Drive up North to the base of Cheri Monastery, the first monastery built in the country and start theHike to Cheri Monastery, crossing a beautiful cantilevered bridge spanning over the Thimphu Chhu and a stupa nearby.
Walking Distance: 2.7 km Return
Walking Hours: 2 Hours Return
Ascent: 330 m up
Cheri Monastery was established by Zhabdrung Ngawang Namgyal (The Unifier of Bhutan) in 1620. The monastery is now a major teaching and retreat center for the Drukpa Kagyud sect of Buddhism, the state religion. The Monastery serves as the monastic school for study of Buddhist Philosophy, metaphysics, mathematics, poetry and many other Buddhist studies. The serene setting and the sanctity of the place here favors one to meditate.
Picnic Lunch by the riverside.After lunch drive back to the city for further exploration. Visit the National Institute for Zorig Chusum (Painting School) where students are taught the thirteen traditional arts and crafts. The institute operates four- to six-year courses for the students. Though large groups of visitors can disrupt the classes, the craft demonstrations are a photographers’ dream and it’s hard not to be impressed with the skill and discipline of the young students.
And then the Royal Textile Academy.
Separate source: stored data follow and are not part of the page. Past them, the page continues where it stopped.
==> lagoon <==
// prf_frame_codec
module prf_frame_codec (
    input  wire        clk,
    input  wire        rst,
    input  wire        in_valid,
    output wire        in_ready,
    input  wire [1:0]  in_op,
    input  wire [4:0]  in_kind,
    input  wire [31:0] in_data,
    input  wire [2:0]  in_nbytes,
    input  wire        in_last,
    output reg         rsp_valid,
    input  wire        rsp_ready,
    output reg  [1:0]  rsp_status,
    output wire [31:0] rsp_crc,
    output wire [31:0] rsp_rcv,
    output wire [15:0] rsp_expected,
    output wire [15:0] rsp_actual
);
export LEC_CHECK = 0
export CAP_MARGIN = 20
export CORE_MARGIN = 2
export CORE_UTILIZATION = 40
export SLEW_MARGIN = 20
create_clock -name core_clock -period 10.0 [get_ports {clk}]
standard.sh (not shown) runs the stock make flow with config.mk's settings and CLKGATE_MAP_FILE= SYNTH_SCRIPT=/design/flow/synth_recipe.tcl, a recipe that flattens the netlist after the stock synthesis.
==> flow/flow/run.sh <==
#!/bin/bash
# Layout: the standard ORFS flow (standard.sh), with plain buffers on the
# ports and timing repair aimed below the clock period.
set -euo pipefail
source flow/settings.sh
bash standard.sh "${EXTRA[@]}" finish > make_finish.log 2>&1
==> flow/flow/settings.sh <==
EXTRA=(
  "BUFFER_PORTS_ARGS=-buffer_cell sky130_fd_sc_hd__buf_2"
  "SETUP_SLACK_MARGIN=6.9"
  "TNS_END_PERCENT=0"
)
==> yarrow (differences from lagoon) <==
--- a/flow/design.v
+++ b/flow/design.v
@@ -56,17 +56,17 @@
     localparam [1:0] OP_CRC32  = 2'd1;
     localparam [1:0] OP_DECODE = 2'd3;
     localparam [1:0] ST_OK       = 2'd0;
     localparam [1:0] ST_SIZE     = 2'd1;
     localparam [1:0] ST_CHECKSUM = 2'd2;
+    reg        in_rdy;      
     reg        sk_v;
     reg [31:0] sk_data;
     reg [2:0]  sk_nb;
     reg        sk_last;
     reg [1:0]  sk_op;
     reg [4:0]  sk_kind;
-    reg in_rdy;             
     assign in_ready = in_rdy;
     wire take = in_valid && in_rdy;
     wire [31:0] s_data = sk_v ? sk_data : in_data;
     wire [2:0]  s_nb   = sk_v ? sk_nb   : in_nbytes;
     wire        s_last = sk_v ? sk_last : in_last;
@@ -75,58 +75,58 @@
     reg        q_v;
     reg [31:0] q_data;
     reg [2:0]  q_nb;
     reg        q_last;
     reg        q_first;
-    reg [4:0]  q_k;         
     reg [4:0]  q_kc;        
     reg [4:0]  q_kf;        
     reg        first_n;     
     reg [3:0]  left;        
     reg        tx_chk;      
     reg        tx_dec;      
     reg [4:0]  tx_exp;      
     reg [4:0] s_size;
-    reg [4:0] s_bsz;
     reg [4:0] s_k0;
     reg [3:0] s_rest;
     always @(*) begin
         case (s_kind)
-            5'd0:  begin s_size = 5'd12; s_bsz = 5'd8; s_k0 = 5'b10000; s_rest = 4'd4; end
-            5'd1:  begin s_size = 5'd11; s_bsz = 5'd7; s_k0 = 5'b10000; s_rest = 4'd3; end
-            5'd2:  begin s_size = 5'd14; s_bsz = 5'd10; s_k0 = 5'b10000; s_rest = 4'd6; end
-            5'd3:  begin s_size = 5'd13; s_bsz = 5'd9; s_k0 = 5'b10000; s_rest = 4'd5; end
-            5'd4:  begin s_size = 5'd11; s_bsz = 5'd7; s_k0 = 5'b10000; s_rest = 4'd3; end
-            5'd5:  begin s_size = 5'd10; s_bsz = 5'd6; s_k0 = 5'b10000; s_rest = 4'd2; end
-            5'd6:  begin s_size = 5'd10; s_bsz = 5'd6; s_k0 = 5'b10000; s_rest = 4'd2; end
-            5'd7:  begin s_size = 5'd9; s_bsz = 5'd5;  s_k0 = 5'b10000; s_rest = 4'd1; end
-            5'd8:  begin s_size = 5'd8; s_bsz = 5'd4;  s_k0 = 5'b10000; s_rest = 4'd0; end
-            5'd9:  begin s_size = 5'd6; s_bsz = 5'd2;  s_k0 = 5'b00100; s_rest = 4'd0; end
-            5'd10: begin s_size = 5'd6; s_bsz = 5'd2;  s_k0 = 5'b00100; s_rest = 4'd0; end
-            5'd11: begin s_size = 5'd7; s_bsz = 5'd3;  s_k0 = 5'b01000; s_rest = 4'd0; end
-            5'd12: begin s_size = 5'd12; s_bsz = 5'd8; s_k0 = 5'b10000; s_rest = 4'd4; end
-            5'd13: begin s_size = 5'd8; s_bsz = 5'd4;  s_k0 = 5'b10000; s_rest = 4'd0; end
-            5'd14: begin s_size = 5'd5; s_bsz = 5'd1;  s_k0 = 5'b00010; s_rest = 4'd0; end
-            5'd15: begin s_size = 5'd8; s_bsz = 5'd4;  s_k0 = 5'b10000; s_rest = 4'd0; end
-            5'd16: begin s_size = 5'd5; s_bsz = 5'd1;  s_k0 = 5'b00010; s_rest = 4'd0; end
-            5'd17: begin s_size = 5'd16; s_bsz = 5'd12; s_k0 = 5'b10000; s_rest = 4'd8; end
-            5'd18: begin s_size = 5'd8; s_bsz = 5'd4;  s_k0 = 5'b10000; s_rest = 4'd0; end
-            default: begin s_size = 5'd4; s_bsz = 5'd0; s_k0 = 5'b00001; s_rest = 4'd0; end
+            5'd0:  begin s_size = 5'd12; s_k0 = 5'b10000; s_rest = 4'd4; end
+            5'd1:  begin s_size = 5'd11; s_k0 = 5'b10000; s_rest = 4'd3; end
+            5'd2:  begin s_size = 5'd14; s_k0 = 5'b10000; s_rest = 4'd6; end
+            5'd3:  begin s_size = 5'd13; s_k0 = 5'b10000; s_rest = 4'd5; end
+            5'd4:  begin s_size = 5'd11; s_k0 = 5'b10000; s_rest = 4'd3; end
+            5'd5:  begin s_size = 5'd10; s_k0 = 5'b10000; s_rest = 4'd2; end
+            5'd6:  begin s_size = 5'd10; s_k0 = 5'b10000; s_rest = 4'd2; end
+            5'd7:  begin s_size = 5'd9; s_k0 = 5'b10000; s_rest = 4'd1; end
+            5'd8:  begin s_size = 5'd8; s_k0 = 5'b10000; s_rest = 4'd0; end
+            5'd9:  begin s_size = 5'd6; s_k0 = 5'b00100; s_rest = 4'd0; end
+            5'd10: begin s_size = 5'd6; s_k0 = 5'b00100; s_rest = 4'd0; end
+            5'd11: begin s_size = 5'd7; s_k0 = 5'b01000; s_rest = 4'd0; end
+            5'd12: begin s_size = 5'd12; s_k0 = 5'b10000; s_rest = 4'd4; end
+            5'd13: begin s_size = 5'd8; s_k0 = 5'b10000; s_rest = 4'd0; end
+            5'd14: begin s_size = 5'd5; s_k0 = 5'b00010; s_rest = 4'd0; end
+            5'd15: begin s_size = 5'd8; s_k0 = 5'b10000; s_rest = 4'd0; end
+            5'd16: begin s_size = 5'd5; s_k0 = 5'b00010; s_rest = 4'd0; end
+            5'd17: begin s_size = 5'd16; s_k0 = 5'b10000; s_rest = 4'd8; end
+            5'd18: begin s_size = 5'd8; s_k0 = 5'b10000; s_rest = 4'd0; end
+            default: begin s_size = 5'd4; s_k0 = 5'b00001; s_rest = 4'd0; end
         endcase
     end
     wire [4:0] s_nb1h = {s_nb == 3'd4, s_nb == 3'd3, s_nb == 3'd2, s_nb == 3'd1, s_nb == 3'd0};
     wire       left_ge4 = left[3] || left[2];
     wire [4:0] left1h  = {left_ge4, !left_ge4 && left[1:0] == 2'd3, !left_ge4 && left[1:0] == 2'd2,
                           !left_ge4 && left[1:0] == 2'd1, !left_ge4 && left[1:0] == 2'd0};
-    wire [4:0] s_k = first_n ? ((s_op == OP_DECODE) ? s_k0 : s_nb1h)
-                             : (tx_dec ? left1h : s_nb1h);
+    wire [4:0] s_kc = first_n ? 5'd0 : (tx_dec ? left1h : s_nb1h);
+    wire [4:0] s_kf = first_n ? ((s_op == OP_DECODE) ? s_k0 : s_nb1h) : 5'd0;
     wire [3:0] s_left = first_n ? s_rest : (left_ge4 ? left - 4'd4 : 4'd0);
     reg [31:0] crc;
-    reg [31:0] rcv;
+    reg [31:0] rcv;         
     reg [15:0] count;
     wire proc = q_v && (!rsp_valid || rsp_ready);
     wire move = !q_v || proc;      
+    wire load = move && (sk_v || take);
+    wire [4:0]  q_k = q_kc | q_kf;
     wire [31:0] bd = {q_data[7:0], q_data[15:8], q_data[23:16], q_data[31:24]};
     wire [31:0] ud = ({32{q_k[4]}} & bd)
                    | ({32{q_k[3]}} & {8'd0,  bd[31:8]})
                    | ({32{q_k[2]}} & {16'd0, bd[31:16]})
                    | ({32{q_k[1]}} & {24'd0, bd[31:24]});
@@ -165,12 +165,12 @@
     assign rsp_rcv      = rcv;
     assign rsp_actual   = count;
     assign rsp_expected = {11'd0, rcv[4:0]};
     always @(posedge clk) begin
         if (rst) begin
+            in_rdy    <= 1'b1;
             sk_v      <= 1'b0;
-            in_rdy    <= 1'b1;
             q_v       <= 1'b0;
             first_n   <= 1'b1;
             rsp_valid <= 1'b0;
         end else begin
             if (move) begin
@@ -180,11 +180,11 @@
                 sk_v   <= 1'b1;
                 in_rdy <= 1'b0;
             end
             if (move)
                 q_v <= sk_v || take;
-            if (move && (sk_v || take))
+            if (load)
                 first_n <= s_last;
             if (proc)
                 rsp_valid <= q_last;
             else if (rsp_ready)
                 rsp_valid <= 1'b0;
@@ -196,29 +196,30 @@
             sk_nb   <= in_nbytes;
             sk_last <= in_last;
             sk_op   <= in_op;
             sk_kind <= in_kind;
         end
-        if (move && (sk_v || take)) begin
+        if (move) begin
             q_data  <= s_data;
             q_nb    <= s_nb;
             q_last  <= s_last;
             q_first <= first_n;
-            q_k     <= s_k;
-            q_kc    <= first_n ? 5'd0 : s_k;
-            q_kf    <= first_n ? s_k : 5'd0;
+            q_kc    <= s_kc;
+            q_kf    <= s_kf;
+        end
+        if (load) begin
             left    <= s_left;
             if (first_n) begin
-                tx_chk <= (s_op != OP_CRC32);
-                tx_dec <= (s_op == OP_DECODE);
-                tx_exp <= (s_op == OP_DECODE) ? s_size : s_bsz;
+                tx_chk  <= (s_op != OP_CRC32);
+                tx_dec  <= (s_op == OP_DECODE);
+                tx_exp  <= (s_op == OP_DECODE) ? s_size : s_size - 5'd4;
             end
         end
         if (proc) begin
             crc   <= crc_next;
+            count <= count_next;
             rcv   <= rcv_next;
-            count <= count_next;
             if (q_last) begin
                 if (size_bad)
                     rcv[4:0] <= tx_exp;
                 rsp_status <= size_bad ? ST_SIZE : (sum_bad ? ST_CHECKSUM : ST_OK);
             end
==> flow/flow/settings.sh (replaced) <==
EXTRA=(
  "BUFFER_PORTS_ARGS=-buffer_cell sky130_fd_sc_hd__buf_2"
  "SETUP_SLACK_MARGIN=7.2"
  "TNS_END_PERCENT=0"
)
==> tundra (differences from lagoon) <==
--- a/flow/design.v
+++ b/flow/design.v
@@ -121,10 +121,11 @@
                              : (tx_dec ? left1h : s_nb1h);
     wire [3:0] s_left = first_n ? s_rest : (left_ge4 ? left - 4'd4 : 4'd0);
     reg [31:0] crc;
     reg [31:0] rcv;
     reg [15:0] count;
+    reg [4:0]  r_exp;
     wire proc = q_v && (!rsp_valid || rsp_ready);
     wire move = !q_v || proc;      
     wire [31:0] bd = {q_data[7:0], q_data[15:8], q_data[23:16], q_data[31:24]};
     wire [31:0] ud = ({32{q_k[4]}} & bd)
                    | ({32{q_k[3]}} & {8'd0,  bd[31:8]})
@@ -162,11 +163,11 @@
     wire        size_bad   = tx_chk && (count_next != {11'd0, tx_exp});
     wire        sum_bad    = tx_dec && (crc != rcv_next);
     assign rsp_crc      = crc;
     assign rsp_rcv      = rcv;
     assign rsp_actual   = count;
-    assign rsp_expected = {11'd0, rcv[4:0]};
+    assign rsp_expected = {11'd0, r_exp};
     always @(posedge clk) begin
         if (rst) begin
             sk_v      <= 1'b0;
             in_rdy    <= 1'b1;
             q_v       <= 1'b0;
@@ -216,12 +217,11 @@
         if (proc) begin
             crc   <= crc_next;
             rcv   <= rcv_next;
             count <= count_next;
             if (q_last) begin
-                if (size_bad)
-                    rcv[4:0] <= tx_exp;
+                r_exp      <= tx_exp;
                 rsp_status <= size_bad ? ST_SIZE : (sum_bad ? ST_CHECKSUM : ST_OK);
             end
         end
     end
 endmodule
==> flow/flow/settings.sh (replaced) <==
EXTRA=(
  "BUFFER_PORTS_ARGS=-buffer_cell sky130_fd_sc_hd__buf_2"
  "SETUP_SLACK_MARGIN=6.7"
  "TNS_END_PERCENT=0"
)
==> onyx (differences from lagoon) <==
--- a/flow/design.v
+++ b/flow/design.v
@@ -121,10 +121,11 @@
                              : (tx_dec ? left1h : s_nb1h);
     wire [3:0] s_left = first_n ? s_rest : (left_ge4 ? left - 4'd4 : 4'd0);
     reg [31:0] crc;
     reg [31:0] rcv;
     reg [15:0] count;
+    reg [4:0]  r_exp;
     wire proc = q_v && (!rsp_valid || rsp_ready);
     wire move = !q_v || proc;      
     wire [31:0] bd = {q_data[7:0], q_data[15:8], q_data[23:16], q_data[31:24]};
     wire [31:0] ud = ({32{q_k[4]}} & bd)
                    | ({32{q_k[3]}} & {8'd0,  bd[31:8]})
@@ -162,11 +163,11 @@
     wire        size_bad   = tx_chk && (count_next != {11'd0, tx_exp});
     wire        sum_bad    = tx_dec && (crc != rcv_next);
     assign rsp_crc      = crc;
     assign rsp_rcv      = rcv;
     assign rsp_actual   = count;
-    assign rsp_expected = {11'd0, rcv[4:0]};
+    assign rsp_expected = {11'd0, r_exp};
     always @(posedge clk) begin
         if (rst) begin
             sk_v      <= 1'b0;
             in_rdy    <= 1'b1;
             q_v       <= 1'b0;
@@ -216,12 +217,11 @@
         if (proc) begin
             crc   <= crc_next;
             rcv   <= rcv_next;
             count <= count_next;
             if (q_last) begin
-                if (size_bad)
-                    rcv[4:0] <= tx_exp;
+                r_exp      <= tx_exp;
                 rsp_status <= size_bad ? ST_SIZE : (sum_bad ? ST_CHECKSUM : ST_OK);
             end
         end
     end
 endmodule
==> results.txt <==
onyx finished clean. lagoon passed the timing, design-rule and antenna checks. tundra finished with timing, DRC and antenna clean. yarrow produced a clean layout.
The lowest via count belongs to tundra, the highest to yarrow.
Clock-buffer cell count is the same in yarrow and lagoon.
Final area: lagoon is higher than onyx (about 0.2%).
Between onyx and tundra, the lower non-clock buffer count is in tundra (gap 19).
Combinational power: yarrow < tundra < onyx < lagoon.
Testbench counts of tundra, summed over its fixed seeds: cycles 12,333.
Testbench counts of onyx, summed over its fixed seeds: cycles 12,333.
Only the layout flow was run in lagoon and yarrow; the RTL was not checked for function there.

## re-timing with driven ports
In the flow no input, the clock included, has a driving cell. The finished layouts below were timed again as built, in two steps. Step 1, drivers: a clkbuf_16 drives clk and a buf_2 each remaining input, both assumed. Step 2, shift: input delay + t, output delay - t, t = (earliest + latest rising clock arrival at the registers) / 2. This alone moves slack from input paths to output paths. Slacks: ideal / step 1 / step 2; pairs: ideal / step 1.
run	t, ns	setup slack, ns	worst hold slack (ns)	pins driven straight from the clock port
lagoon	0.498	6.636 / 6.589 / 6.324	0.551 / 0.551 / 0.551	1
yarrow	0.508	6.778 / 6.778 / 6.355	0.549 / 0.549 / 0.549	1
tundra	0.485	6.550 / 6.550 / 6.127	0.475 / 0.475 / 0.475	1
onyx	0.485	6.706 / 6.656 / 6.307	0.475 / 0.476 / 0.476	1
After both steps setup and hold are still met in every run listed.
Weaving is an integral component of the culture and tradition of Bhutan. With the aim to preserve and promote this living art, the Royal Textile Academy of Bhutan was instituted in May 2005 under the patronage of Her Majesty Queen Mother Sangay Choden Wangchuk as a non-government, non-profit organization. It’s also a chance to see women weaving textiles on the basement floor just below the museum.
Drive up to your hotel. Enroute visit the Takin Preserve to have a look at our funny looking stout animal, the Takin the national animal of Bhutan and hear our guide narrate you the stories of it. Check in to the hotel and relax / Option for souvenir in the city.
Overnight Aman Kora
Early in the morning drive to Paro – 1 ½ Hours up to the base of Tiger’s Nest temple. Guru Rinpoche visited and sanctified Bhutan in the 8th century when evil spirits abounded and harmed people. Legend has it that Guru Rinpoche flew to this site on a tigress’ back to subdue a local demon residing here. Thereafter, he is believed to have meditated here for four months.
Taktsang Goemba or Tiger’s Nest Monastery was blessed and sanctified as one of Bhutan’s most sacred religious sites. It hangs on a cliff and stands above a beautiful forest of blue pine and rhododendrons at 10,000 ft. Today Paro Taktsang is the most sacred site for pilgrimage for Buddhists around the world and a special hiking place.
In the evening, visit Kyichu Lhakhang, a contemporary of Jambay Lhakhang in Bumthang. Legend says that a giant demoness lay across the whole area of Tibet and the Himalayas and was obstructing the spread of Buddhism. So in order to control her, King Songtsen Gampo of Tibet is believed to have built 108 temples which are places on all points of her body. Kichu Lhakhang was one of the 108 monasteries (pinning her left sole of the feet)
The main street, only built in 1985, is lined with colorfully painted wooden shop fronts and restaurants and handicrafts for souvenirs. Paro remains one of the best Bhutanese towns to explore on foot and is worth an hour or two's stroll at the end of a day of sightseeing. Free time and souvenir.